» **DESCRIPTION OF THE TASK**
Every entry is to be written out word for word.
START STUDY MATERIAL
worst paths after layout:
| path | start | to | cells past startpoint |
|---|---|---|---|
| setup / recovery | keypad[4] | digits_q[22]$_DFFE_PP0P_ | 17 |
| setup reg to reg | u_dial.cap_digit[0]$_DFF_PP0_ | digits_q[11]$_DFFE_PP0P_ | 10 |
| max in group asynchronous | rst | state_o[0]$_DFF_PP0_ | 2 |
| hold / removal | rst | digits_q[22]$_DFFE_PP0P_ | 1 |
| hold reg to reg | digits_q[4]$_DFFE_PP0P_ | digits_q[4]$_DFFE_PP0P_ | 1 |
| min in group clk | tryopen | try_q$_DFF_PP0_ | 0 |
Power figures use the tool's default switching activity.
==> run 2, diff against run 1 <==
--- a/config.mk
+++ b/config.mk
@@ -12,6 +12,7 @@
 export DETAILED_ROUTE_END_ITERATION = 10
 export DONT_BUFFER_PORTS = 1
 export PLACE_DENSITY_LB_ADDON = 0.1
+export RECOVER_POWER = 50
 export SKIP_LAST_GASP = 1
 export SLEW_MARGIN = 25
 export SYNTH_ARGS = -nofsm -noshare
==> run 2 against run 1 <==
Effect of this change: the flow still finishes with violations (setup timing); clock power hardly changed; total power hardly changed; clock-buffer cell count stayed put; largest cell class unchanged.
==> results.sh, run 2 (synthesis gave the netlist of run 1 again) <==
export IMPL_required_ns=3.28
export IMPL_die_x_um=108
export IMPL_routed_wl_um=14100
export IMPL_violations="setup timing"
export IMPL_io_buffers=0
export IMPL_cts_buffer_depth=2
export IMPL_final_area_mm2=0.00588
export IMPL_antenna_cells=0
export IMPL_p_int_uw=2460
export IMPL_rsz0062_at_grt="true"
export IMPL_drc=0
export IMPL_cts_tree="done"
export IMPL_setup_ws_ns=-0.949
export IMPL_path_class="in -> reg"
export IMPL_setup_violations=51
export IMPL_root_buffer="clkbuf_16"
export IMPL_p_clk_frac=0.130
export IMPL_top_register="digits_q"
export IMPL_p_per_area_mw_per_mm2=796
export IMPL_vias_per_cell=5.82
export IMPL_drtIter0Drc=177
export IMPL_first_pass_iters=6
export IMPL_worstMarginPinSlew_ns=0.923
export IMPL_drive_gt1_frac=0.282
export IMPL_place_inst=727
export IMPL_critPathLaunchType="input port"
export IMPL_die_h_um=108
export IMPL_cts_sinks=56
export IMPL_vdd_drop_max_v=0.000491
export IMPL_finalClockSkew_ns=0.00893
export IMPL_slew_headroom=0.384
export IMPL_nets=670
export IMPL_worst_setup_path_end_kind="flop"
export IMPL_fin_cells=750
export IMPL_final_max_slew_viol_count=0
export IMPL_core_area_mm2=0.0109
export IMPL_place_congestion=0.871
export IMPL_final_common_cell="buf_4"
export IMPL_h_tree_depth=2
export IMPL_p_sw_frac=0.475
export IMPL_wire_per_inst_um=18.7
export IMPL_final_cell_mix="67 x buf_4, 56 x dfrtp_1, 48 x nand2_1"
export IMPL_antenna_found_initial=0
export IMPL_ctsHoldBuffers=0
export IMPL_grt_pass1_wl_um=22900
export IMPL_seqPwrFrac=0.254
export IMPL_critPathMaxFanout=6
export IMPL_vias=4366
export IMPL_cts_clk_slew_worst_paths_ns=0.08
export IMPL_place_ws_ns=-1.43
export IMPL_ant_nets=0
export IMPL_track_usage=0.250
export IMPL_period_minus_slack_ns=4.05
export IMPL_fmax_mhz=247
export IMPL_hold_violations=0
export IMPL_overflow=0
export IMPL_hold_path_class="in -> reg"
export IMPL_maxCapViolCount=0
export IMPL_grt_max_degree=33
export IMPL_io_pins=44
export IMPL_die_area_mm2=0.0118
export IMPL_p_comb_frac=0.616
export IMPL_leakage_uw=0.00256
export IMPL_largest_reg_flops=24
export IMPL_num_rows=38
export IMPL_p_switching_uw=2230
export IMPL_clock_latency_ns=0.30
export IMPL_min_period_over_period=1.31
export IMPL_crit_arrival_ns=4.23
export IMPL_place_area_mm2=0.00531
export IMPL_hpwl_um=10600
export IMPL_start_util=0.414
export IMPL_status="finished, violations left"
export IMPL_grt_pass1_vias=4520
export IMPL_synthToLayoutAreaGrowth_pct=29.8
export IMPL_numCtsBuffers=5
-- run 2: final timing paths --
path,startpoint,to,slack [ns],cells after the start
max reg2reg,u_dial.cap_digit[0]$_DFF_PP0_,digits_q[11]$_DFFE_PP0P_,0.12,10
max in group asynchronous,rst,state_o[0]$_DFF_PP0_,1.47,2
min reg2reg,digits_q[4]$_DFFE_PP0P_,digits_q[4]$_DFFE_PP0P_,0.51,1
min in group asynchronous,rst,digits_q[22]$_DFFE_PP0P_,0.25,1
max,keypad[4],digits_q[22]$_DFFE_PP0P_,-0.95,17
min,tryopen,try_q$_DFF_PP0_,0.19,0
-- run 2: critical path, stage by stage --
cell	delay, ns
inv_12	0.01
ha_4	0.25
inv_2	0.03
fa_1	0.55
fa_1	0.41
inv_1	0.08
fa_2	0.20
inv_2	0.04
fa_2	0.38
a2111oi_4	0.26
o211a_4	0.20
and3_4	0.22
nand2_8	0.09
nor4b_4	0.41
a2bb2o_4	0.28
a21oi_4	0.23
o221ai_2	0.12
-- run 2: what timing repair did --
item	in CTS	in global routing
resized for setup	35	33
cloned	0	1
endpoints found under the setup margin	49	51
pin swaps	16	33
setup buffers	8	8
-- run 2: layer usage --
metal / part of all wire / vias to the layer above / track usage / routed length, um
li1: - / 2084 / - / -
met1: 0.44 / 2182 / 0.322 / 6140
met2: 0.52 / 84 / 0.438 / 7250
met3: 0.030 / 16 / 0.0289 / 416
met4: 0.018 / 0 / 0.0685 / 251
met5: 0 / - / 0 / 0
END STUDY MATERIAL
» **TASK RESULT**
worst paths after layout:
| path | start | to | cells past startpoint |
|---|---|---|---|
| setup / recovery | keypad[4] | digits_q[22]$_DFFE_PP0P_ | 17 |
| setup reg to reg | u_dial.cap_digit[0]$_DFF_PP0_ | digits_q[11]$_DFFE_PP0P_ | 10 |
| max in group asynchronous | rst | state_o[0]$_DFF_PP0_ | 2 |
| hold / removal | rst | digits_q[22]$_DFFE_PP0P_ | 1 |
| hold reg to reg | digits_q[4]$_DFFE_PP0P_ | digits_q[4]$_DFFE_PP0P_ | 1 |
| min in group clk | tryopen | try_q$_DFF_PP0_ | 0 |
Power figures use the tool's default switching activity.
==> run 2, diff against run 1 <==
--- a/config.mk
+++ b/config.mk
@@ -12,6 +12,7 @@
 export DETAILED_ROUTE_END_ITERATION = 10
 export DONT_BUFFER_PORTS = 1
 export PLACE_DENSITY_LB_ADDON = 0.1
+export RECOVER_POWER = 50
 export SKIP_LAST_GASP = 1
 export SLEW_MARGIN = 25
 export SYNTH_ARGS = -nofsm -noshare
==> run 2 against run 1 <==
Effect of this change: the flow still finishes with violations (setup timing); clock power hardly changed; total power hardly changed; clock-buffer cell count stayed put; largest cell class unchanged.
==> results.sh, run 2 (synthesis gave the netlist of run 1 again) <==
export IMPL_required_ns=3.28
export IMPL_die_x_um=108
export IMPL_routed_wl_um=14100
export IMPL_violations="setup timing"
export IMPL_io_buffers=0
export IMPL_cts_buffer_depth=2
export IMPL_final_area_mm2=0.00588
export IMPL_antenna_cells=0
export IMPL_p_int_uw=2460
export IMPL_rsz0062_at_grt="true"
export IMPL_drc=0
export IMPL_cts_tree="done"
export IMPL_setup_ws_ns=-0.949
export IMPL_path_class="in -> reg"
export IMPL_setup_violations=51
export IMPL_root_buffer="clkbuf_16"
export IMPL_p_clk_frac=0.130
export IMPL_top_register="digits_q"
export IMPL_p_per_area_mw_per_mm2=796
export IMPL_vias_per_cell=5.82
export IMPL_drtIter0Drc=177
export IMPL_first_pass_iters=6
export IMPL_worstMarginPinSlew_ns=0.923
export IMPL_drive_gt1_frac=0.282
export IMPL_place_inst=727
export IMPL_critPathLaunchType="input port"
export IMPL_die_h_um=108
export IMPL_cts_sinks=56
export IMPL_vdd_drop_max_v=0.000491
export IMPL_finalClockSkew_ns=0.00893
export IMPL_slew_headroom=0.384
export IMPL_nets=670
export IMPL_worst_setup_path_end_kind="flop"
export IMPL_fin_cells=750
export IMPL_final_max_slew_viol_count=0
export IMPL_core_area_mm2=0.0109
export IMPL_place_congestion=0.871
export IMPL_final_common_cell="buf_4"
export IMPL_h_tree_depth=2
export IMPL_p_sw_frac=0.475
export IMPL_wire_per_inst_um=18.7
export IMPL_final_cell_mix="67 x buf_4, 56 x dfrtp_1, 48 x nand2_1"
export IMPL_antenna_found_initial=0
export IMPL_ctsHoldBuffers=0
export IMPL_grt_pass1_wl_um=22900
export IMPL_seqPwrFrac=0.254
export IMPL_critPathMaxFanout=6
export IMPL_vias=4366
export IMPL_cts_clk_slew_worst_paths_ns=0.08
export IMPL_place_ws_ns=-1.43
export IMPL_ant_nets=0
export IMPL_track_usage=0.250
export IMPL_period_minus_slack_ns=4.05
export IMPL_fmax_mhz=247
export IMPL_hold_violations=0
export IMPL_overflow=0
export IMPL_hold_path_class="in -> reg"
export IMPL_maxCapViolCount=0
export IMPL_grt_max_degree=33
export IMPL_io_pins=44
export IMPL_die_area_mm2=0.0118
export IMPL_p_comb_frac=0.616
export IMPL_leakage_uw=0.00256
export IMPL_largest_reg_flops=24
export IMPL_num_rows=38
export IMPL_p_switching_uw=2230
export IMPL_clock_latency_ns=0.30
export IMPL_min_period_over_period=1.31
export IMPL_crit_arrival_ns=4.23
export IMPL_place_area_mm2=0.00531
export IMPL_hpwl_um=10600
export IMPL_start_util=0.414
export IMPL_status="finished, violations left"
export IMPL_grt_pass1_vias=4520
export IMPL_synthToLayoutAreaGrowth_pct=29.8
export IMPL_numCtsBuffers=5
-- run 2: final timing paths --
path,startpoint,to,slack [ns],cells after the start
max reg2reg,u_dial.cap_digit[0]$_DFF_PP0_,digits_q[11]$_DFFE_PP0P_,0.12,10
max in group asynchronous,rst,state_o[0]$_DFF_PP0_,1.47,2
min reg2reg,digits_q[4]$_DFFE_PP0P_,digits_q[4]$_DFFE_PP0P_,0.51,1
min in group asynchronous,rst,digits_q[22]$_DFFE_PP0P_,0.25,1
max,keypad[4],digits_q[22]$_DFFE_PP0P_,-0.95,17
min,tryopen,try_q$_DFF_PP0_,0.19,0
-- run 2: critical path, stage by stage --
cell	delay, ns
inv_12	0.01
ha_4	0.25
inv_2	0.03
fa_1	0.55
fa_1	0.41
inv_1	0.08
fa_2	0.20
inv_2	0.04
fa_2	0.38
a2111oi_4	0.26
o211a_4	0.20
and3_4	0.22
nand2_8	0.09
nor4b_4	0.41
a2bb2o_4	0.28
a21oi_4	0.23
o221ai_2	0.12
-- run 2: what timing repair did --
item	in CTS	in global routing
resized for setup	35	33
cloned	0	1
endpoints found under the setup margin	49	51
pin swaps	16	33
setup buffers	8	8
-- run 2: layer usage --
metal / part of all wire / vias to the layer above / track usage / routed length, um
li1: - / 2084 / - / -
met1: 0.44 / 2182 / 0.322 / 6140
met2: 0.52 / 84 / 0.438 / 7250
met3: 0.030 / 16 / 0.0289 / 416
met4: 0.018 / 0 / 0.0685 / 251
met5: 0 / - / 0 / 0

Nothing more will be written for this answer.